▸ Task goal
Return the exact lines spanning from the line with "buffers and inverters | 162 | 0.0940" through the last line of the entries, boundaries included, and no others.

(Dataset entries)

### src/logic/marb_ctrl.sv
`timescale 1ns/1ps

module marb_ctrl (
    input  logic                   clk,
    input  logic                   rstn,
    input  logic                   imem_en,
    input  mem_map_pkg::bank_sel_t inst_bank_sel,
    input  logic                   inst_out_of_map,
    input  logic                   dmem_en,
    input  mem_map_pkg::bank_sel_t data_bank_sel,
    input  logic                   data_out_of_map,
    input  logic                   dmem_write,
    output logic                   imem_busy,
    output logic                   dmem_busy,
    output logic                   imem_err,
    output logic                   dmem_err,
    output marb_pkg::master_t      bank0_owner,
    output marb_pkg::master_t      bank1_owner,
    output mem_map_pkg::bank_sel_t inst_resp_bank,
    output mem_map_pkg::bank_sel_t data_resp_bank,
    output logic                   inst_resp_vld,
    output logic                   data_resp_vld
);
    import mem_map_pkg::*;
    import marb_pkg::*;

    localparam bank_sel_t BANK0 = 1'b0;
    localparam bank_sel_t BANK1 = 1'b1;

    prio_e prio;

    logic inst_req;
    logic data_req;
    logic conflict;
    logic inst_win;
    logic data_win;

    // data wins ties inside this function, but only one of the two can win a bank
    function automatic master_t bank_owner(
        input bank_sel_t bank,
        input logic      i_win,
        input bank_sel_t i_bank,
        input logic      d_win,
        input bank_sel_t d_bank
    );
        master_t owner;
        owner = M_NONE;
        if (d_win && d_bank == bank) begin
            owner = M_DATA;
        end else if (i_win && i_bank == bank) begin
            owner = M_INST;
        end
        return owner;
    endfunction

    // out-of-map requests never reach a bank
    assign inst_req = imem_en & ~inst_out_of_map;
    assign data_req = dmem_en & ~data_out_of_map;

    assign conflict = inst_req & data_req & (inst_bank_sel == data_bank_sel);

    assign inst_win = inst_req & (~conflict | (prio == PRIO_INST));
    assign data_win = data_req & (~conflict | (prio == PRIO_DATA));

    // loser of a conflict stalls and holds its request
    assign imem_busy = inst_req & ~inst_win;
    assign dmem_busy = data_req & ~data_win;

    assign imem_err = imem_en & inst_out_of_map;
    assign dmem_err = dmem_en & data_out_of_map;

    assign bank0_owner = bank_owner(BANK0, inst_win, inst_bank_sel, data_win, data_bank_sel);
    assign bank1_owner = bank_owner(BANK1, inst_win, inst_bank_sel, data_win, data_bank_sel);

    // priority goes to the loser after every conflict
    always_ff @(posedge clk or negedge rstn) begin
        if (!rstn) begin
            prio <= PRIO_DATA;
        end else if (conflict) begin
            prio <= (prio == PRIO_DATA) ? PRIO_INST : PRIO_DATA;
        end
    end

    // read returns one cycle after acceptance, writes return nothing
    always_ff @(posedge clk or negedge rstn) begin
        if (!rstn) begin
            inst_resp_vld  <= 1'b0;
            data_resp_vld  <= 1'b0;
            inst_resp_bank <= BANK0;
            data_resp_bank <= BANK0;
        end else begin
            inst_resp_vld  <= inst_win;
            data_resp_vld  <= data_win & ~dmem_write;
            inst_resp_bank <= inst_bank_sel;
            data_resp_bank <= data_bank_sel;
        end
    end

endmodule
===== src/decode_stage.sv =====
`timescale 1ns/1ps

module decode_stage
(
	input  logic                 clk,
	input  logic                 reset,
	input  logic                 stall,
	input  logic                 flush,
	input  lc3b_pkg::lc3b_word   pc_id,
	input  lc3b_pkg::lc3b_instr  ir_id,
	input  logic                 valid_id,
	input  logic                 reg_write,
	input  lc3b_pkg::lc3b_reg    reg_dest,
	input  lc3b_pkg::lc3b_word   reg_data,
	output lc3b_pkg::lc3b_word   sr1_ex,
	output lc3b_pkg::lc3b_word   sr2_ex,
	output lc3b_pkg::lc3b_word   imm_ex,
	output lc3b_pkg::lc3b_word   pc_ex,
	output lc3b_pkg::lc3b_aluop  aluop_ex,
	output logic [1:0]           mux1_sel_ex,
	output logic [1:0]           mux2_sel_ex,
	output lc3b_pkg::lc3b_opcode opcode_ex,
	output lc3b_pkg::lc3b_reg    dest_ex,
	output lc3b_pkg::lc3b_nzp    nzp_ex,
	output logic                 valid_ex
);
	import lc3b_pkg::*;

	lc3b_word   regfile [reg_count];
	lc3b_reg    sr2_idx;
	lc3b_word   imm;
	lc3b_aluop  aluop;
	logic [1:0] mux1_sel;  // 0 sr1, 1 pc
	logic [1:0] mux2_sel;  // 0 sr2, 1 imm
	logic       supported;

	// written by writeback, old value seen on a same-cycle read
	always_ff @(posedge clk)
	begin
		if (reg_write)
			regfile[reg_dest] <= reg_data;
	end

	always_comb
	begin
		aluop     = alu_pass;
		mux1_sel  = 2'd0;
		mux2_sel  = 2'd0;
		imm       = '0;
		sr2_idx   = ir_id.rr.sr2;
		supported = 1'b1;
		case (ir_id.rr.opcode)
			op_add, op_and:
			begin
				aluop = (ir_id.rr.opcode == op_add) ? alu_add : alu_and;
				if (ir_id.rr.imm_flag)  // immediate view of the word
				begin
					mux2_sel = 2'd1;
					imm      = {{11{ir_id.ri.imm5[4]}}, ir_id.ri.imm5};
				end
			end
			op_not:
				aluop = alu_not;
			op_ldr, op_str:
			begin
				aluop    = alu_add;  // base + offset6*2
				mux2_sel = 2'd1;
				imm      = {{9{ir_id[5]}}, ir_id[5:0], 1'b0};
				sr2_idx  = ir_id.rr.dest;  // STR source sits in the dest field
			end
			op_br, op_lea:
			begin
				aluop    = alu_add;  // pc + offset9*2
				mux1_sel = 2'd1;
				mux2_sel = 2'd1;
				imm      = {{6{ir_id[8]}}, ir_id[8:0], 1'b0};
			end
			default:
				supported = 1'b0;  // everything else is a bubble
		endcase
	end

	always_ff @(posedge clk or posedge reset)
	begin
		if (reset)
			valid_ex <= 1'b0;
		else if (!stall)
			valid_ex <= valid_id & supported & ~flush;
	end

	always_ff @(posedge clk)
	begin
		if (!stall)
		begin
			sr1_ex      <= regfile[ir_id.rr.sr1];
			sr2_ex      <= regfile[sr2_idx];
			imm_ex      <= imm;
			pc_ex       <= pc_id;
			aluop_ex    <= aluop;
			mux1_sel_ex <= mux1_sel;
			mux2_sel_ex <= mux2_sel;
			opcode_ex   <= ir_id.rr.opcode;
			dest_ex     <= ir_id.rr.dest;
			nzp_ex      <= ir_id[11:9];  // BR condition bits
		end
	end

endmodule
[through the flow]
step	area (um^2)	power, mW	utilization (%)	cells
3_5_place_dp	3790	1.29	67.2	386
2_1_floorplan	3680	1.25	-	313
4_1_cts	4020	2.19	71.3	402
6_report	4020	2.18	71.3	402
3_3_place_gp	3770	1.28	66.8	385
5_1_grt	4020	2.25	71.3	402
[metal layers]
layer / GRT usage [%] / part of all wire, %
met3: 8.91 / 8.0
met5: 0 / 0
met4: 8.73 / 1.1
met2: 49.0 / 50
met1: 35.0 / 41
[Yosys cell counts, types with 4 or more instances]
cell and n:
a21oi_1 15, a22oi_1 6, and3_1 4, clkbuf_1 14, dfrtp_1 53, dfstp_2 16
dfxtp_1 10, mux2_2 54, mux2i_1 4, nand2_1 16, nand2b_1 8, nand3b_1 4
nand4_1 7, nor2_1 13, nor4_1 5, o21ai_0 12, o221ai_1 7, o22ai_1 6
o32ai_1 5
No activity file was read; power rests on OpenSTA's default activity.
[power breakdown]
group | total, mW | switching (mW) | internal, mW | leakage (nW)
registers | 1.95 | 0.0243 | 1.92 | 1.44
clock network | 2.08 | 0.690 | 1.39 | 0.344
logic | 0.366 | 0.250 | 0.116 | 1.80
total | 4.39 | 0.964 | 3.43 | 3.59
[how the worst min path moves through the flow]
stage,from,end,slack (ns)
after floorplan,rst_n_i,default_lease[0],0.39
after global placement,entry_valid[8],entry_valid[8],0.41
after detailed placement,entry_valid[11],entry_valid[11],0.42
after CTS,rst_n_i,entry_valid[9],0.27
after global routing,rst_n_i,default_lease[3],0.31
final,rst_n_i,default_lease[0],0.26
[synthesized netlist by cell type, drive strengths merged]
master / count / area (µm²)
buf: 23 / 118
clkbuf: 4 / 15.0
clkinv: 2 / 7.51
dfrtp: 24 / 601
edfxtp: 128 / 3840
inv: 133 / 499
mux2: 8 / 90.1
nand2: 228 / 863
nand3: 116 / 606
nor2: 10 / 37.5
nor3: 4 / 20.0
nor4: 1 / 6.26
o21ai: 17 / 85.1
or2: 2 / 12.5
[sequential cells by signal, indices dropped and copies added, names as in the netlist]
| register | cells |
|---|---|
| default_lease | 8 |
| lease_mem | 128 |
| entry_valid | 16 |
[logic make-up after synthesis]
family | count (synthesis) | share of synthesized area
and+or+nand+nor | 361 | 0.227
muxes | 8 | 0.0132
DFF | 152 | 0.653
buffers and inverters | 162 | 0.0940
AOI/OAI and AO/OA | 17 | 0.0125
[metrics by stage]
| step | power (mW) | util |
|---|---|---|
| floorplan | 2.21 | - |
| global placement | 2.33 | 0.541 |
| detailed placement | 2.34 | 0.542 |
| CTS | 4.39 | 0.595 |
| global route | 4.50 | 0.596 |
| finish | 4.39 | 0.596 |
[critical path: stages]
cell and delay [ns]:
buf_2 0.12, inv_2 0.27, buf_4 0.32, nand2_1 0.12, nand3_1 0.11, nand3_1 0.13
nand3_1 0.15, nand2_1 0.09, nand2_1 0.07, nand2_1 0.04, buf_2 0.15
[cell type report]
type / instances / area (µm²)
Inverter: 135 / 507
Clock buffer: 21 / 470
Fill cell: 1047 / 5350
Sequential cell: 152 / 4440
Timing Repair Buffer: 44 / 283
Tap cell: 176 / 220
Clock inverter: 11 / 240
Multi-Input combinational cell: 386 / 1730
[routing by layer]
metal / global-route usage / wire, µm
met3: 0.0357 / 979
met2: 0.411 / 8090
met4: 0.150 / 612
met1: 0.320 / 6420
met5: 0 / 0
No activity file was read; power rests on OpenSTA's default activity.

▸ Task solution
buffers and inverters | 162 | 0.0940
AOI/OAI and AO/OA | 17 | 0.0125
[metrics by stage]
| step | power (mW) | util |
|---|---|---|
| floorplan | 2.21 | - |
| global placement | 2.33 | 0.541 |
| detailed placement | 2.34 | 0.542 |
| CTS | 4.39 | 0.595 |
| global route | 4.50 | 0.596 |
| finish | 4.39 | 0.596 |
[critical path: stages]
cell and delay [ns]:
buf_2 0.12, inv_2 0.27, buf_4 0.32, nand2_1 0.12, nand3_1 0.11, nand3_1 0.13
nand3_1 0.15, nand2_1 0.09, nand2_1 0.07, nand2_1 0.04, buf_2 0.15
[cell type report]
type / instances / area (µm²)
Inverter: 135 / 507
Clock buffer: 21 / 470
Fill cell: 1047 / 5350
Sequential cell: 152 / 4440
Timing Repair Buffer: 44 / 283
Tap cell: 176 / 220
Clock inverter: 11 / 240
Multi-Input combinational cell: 386 / 1730
[routing by layer]
metal / global-route usage / wire, µm
met3: 0.0357 / 979
met2: 0.411 / 8090
met4: 0.150 / 612
met1: 0.320 / 6420
met5: 0 / 0
No activity file was read; power rests on OpenSTA's default activity.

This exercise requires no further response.